I went into the "fetch as Google" page, resubmitted the URL that had been removed, and within a minute, it was fixed.

onlinesource

12:09 am on Feb 27, 2015 (gmt 0)

10+ Year Member Top Contributors Of The Month



@netmeg. A lot of the pages are somewhat similar, as similar as any business would be that specializes in a specific niche like colored clothing. Still, why the disclaimer page? Why not the shipping page or the about us page. If it's going to just pull any page regardless of it's meta descriptions or content, then what gives?

@Wilburforce -- [w3.org...] - do I simply put in my complete url like mysite.tld.com/blue-tshirts.

I've tried it with and without www like [.......]

It doesn't seem to work. Then again, not sure what exactly this displays.

[edited by: onlinesource at 12:24 am (utc) on Feb 27, 2015]

onlinesource

12:21 am on Feb 27, 2015 (gmt 0)

10+ Year Member Top Contributors Of The Month



aristotle, I don't care if the disclaimer page shows up in search results. I'm not trying to hide the page. I am concerned with the fact that Google seems to find THAT page more acceptable for "blue t-shirts" than an actual page about blue t-shirts.

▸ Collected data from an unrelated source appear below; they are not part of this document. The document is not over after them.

`config.mk`:
```
export PLATFORM = sky130hd
export DESIGN_NAME = pdu_front
export DESIGN_NICKNAME = d
export VERILOG_FILES = /design/src/rtl/pdu_pkg.sv /design/src/rtl/pdu_front.sv
export SDC_FILE = /design/constraint.sdc
export NUM_CORES = 1
export LEC_CHECK = 0
export BUFFER_PORTS_ARGS = -buffer_cell sky130_fd_sc_hd__buf_2
export CORE_AREA = 8 8 199 201
export DETAILED_ROUTE_END_ITERATION = 7
export DIE_AREA = 0 0 207 209
export GPL_TIMING_DRIVEN = 0
export RECOVER_POWER = 100
export SKIP_LAST_GASP = 1
export SYNTH_ARGS = -nofsm -noshare
export SYNTH_HDL_FRONTEND = slang
export SYNTH_SLANG_ARGS = --single-unit
export TNS_END_PERCENT = 30
```
`constraint.sdc`:
```
create_clock -name vclk -period 3.1
set_input_delay 0 -clock vclk [all_inputs]
set_output_delay 0 -clock vclk [all_outputs]
set_load 0.02 [all_outputs]
```
`src/rtl/pdu_pkg.sv`:
```
// shared types, constants and tables of the phase difference unit
package pdu_pkg;

  localparam int CORDIC_STEPS = 24;
  localparam int DIV_STEPS    = 33;
  localparam int QUEUE_DEPTH  = 4;
  localparam int QPTR_W       = $clog2(QUEUE_DEPTH);
  localparam int QCNT_W       = $clog2(QUEUE_DEPTH + 1);
  localparam int XW           = 36;

  localparam logic [30:0] DEG_TURN = 31'd1509949440;
  localparam logic [30:0] DEG_HALF = 31'd754974720;
  localparam logic [30:0] PI_Q29   = 31'd1686629713;

  // DEG_TURN is 45 << 25; ceil(2^42 / 45) gives an exact quotient for 36-bit dividends
  localparam logic [36:0] RECIP_45 = 37'd97734366914;

  localparam logic [31:0] ATAN_TURNS [32] = '{
    32'h20000000, 32'h12E4051E, 32'h09FB385B, 32'h051111D4,
    32'h028B0D43, 32'h0145D7E1, 32'h00A2F61E, 32'h00517C55,
    32'h0028BE53, 32'h00145F2F, 32'h000A2F98, 32'h000517CC,
    32'h00028BE6, 32'h000145F3, 32'h0000A2FA, 32'h0000517D,
    32'h000028BE, 32'h0000145F, 32'h00000A30, 32'h00000518,
    32'h0000028C, 32'h00000146, 32'h000000A3, 32'h00000051,
    32'h00000029, 32'h00000014, 32'h0000000A, 32'h00000005,
    32'h00000003, 32'h00000001, 32'h00000001, 32'h00000000
  };

  typedef enum logic [1:0] {
    CMD_ZERO_CROSS = 2'd0,
    CMD_LAG        = 2'd1,
    CMD_FFT        = 2'd2,
    CMD_UNUSED     = 2'd3
  } cmd_e;

  typedef enum logic [1:0] {
    ST_OK         = 2'd0,
    ST_BAD_PERIOD = 2'd1,
    ST_BAD_BIN    = 2'd2,
    ST_ZERO_MAG   = 2'd3
  } status_e;

  typedef struct packed {
    status_e     status;
    logic        fft;
    logic        neg;
    logic [31:0] period;
    logic [31:0] aux;
  } side_t;

  typedef struct packed {
    side_t        side;
    logic [32:0]  mag;
    logic signed [32:0] xa;
    logic signed [32:0] ya;
    logic signed [32:0] xb;
    logic signed [32:0] yb;
    logic         za;
    logic         zb;
  } entry_t;

endpackage

```
`src/rtl/pdu_front.sv`:
```
// front end: classifies a measurement and prepares its operands
module pdu_front (
  input  logic [1:0]         cmd_i,
  input  logic signed [31:0] time_a_i,
  input  logic signed [31:0] time_b_i,
  input  logic signed [31:0] lag_i,
  input  logic [31:0]        period_i,
  input  logic signed [31:0] re_a_i,
  input  logic signed [31:0] im_a_i,
  input  logic signed [31:0] re_b_i,
  input  logic signed [31:0] im_b_i,
  input  logic [15:0]        bin_number_i,
  input  logic [16:0]        bin_total_i,
  output pdu_pkg::entry_t    entry_o
);

  logic               fft;
  logic signed [32:0] nd;
  logic signed [32:0] ra, ia, rb, ib;

  always_comb begin
    fft = (cmd_i != pdu_pkg::CMD_ZERO_CROSS) && (cmd_i != pdu_pkg::CMD_LAG);
    if (cmd_i == pdu_pkg::CMD_ZERO_CROSS) begin
      nd = 33'(time_a_i) - 33'(time_b_i);
    end else begin
      nd = -33'(lag_i);
    end
    ra = 33'(re_a_i);
    ia = 33'(im_a_i);
    rb = 33'(re_b_i);
    ib = 33'(im_b_i);

    entry_o.side.fft    = fft;
    entry_o.side.neg    = nd[32];
    entry_o.side.period = period_i;
    entry_o.side.aux    = '0;
    entry_o.mag         = nd[32] ? 33'(-nd) : 33'(nd);
    entry_o.za          = ra[32];
    entry_o.zb          = rb[32];
    entry_o.xa          = ra[32] ? -ra : ra;
    entry_o.ya          = ra[32] ? -ia : ia;
    entry_o.xb          = rb[32] ? -rb : rb;
    entry_o.yb          = rb[32] ? -ib : ib;

    if (!fft) begin
      entry_o.side.status = (period_i == '0) ? pdu_pkg::ST_BAD_PERIOD : pdu_pkg::ST_OK;
    end else if (17'(bin_number_i) >= bin_total_i) begin
      entry_o.side.status = pdu_pkg::ST_BAD_BIN;
    end else if ((re_a_i == '0 && im_a_i == '0) || (re_b_i == '0 && im_b_i == '0)) begin
      entry_o.side.status = pdu_pkg::ST_ZERO_MAG;
    end else begin
      entry_o.side.status = pdu_pkg::ST_OK;
    end
  end

endmodule

```
==> reports/qor_table.md <==
| Item | This run | Unit |
|---|---|---|
| Worst setup EP type | primary output | - |
| Biggest fanout along the worst timing path | 4 | - |
| Final critical delay including setup and external delays | 3394 | ps |
| GRT Resource Usage Total | 0.1980 | - |
| Initial antenna violation count | 16 | - |
| Yosys synthesis warning count | 0 | - |
| Distinct cells, synth | 77 | - |
| Chip Height | 209 | um |
| Number of top-level pins | 526 | - |
| Global route total overflow | 0 | - |
| Number of sequential cells in the layout | 0 | - |
| Max Clk Rate | 0.2947 | GHz |
| Synthesized area per cell | 6.688 | um^2 |
| Fraction of the yosys area taken by sequential cells | 0 | - |
| Global-route met2 utilization | 0.3612 | - |
| Number of optimization iterations in the first detailed-route pass | 5 | - |
| Final hold violation count | 0 | - |
| Overall die area | 43260 | um^2 |
| Met3 Use GR | 0.04325 | - |
| Area of all sequential standard cells | 0 | um^2 |
| Startpoint types | input pin | - |
| DRC marker count from the first detailed-route iteration | 783 | - |
| Worst slew pin tran | 792.7 | ps |
| Wire length of the first global-routing pass | 68010 | um |
| Reported max-cap violation count | 0 | - |
| Horizontal die dimension | 207 | um |
| Gpl congestion | 0.9475 | - |
| Share of the clock period used by the worst path | 1.095 | - |
| Post-placement setup slack | -1050 | ps |
| Cell Rows | 70 | - |
| Type of the most critical hold path | in -> out | - |
| # port buffers | 492 | - |
| Area added between synthesis and finish | 54.94 | % |
| Maximum vdd ir drop | 126.4 | uV |
| Vias in the first global route | 10900 | - |
| Required time of the critical path | 3100 | ps |
| Wirelength per Cell | 21.57 | um |
| Violations in the final reports | setup timing | - |
| Area of the mapped netlist | 7483 | um^2 |
| Result of the run | complete, but fails checks | - |
| Grt met1 use | 0.2323 | - |
| Via count of the routed design | 10750 | - |
| P per Cell Area | 208.5 | nW/um^2 |
| Static leakage | 4.964 | nW |
| RSZ-0062 raised after global routing | yes | - |
| Number of instances in the synthesized netlist | 1119 | - |
| Initial cell density of the core | 0.2064 | - |
| Global-route layer with the greatest usage | met2 | - |
| DRC | 0 | - |
| Maximum number of pins on one net before global-route repair | 11 | - |
| Type of the worst setup path | in -> out | - |
| Nets | 2031 | - |
| Pins over their slew limit | 0 | - |
| Core footprint | 36260 | um^2 |
| HPWL reported at the end of detailed placement | 40950 | um |
| Clock Buffer Count | 0 | - |
| Final Setup Violations | 35 | - |
| Tightest hold margin | 320.8 | ps |
| Remaining antenna violation count | 0 | - |
| Final cell utilization of the core | 0.3198 | - |
| Least setup slack across all paths after layout | -293.6 | ps |
| Via-to-Cell Ratio | 4.966 | - |
| Slew margin rel. | 0.4670 | - |
| Layout cells sized above 1 | 0.3428 | - |
| CP arrival | 3390 | ps |
| Wire length reported by the detailed router | 46700 | um |
| CTS Hold Bufs | 0 | - |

I think @Wilburforce is right and the entire page, menus and all with the term "blue t-shirt" is being scanned on every page, so keywords and terms are being picked up everywhere rather than on specific destinations.

Now I just need to figure out how to fix this. :)

netmeg

1:18 am on Feb 27, 2015 (gmt 0)

WebmasterWorld Senior Member 10+ Year Member Top Contributors Of The Month



A lot of the pages are somewhat similar, as similar as any business would be that specializes in a specific niche like colored clothing.


But there are different ways of displaying them. Either one to a page (creates a lot of near duplicate content if the products aren't unique enough) or grouped (more than one product on a single page - like parts for a particular item, or a kit or package deal) or configurable, with dropdowns for color and size. Where it makes sense, I'm moving most of my ecommerce clients towards grouped or configurable for products that are very similar. Better user experience, better for search engines.

onlinesource

3:07 am on Feb 27, 2015 (gmt 0)

10+ Year Member Top Contributors Of The Month



Where it makes sense, I'm moving most of my ecommerce clients towards grouped or configurable for products that are very similar. Better user experience, better for search engines.


You mean like a product called t-shirts and a drop down: blue, red, orange? I know what you mean. The issue is, what if you really want to rank for "blue t-shirts", then IMO it's better to have a page called /blue-tshirts. I have seen sites do both approaches and have had mixed results.

netmeg

3:15 am on Feb 27, 2015 (gmt 0)

WebmasterWorld Senior Member 10+ Year Member Top Contributors Of The Month



The issue is, what if you really want to rank for "blue t-shirts", then IMO it's better to have a page called /blue-tshirts.


Except your blue t-shirt page isn't. But okay. Good luck to you.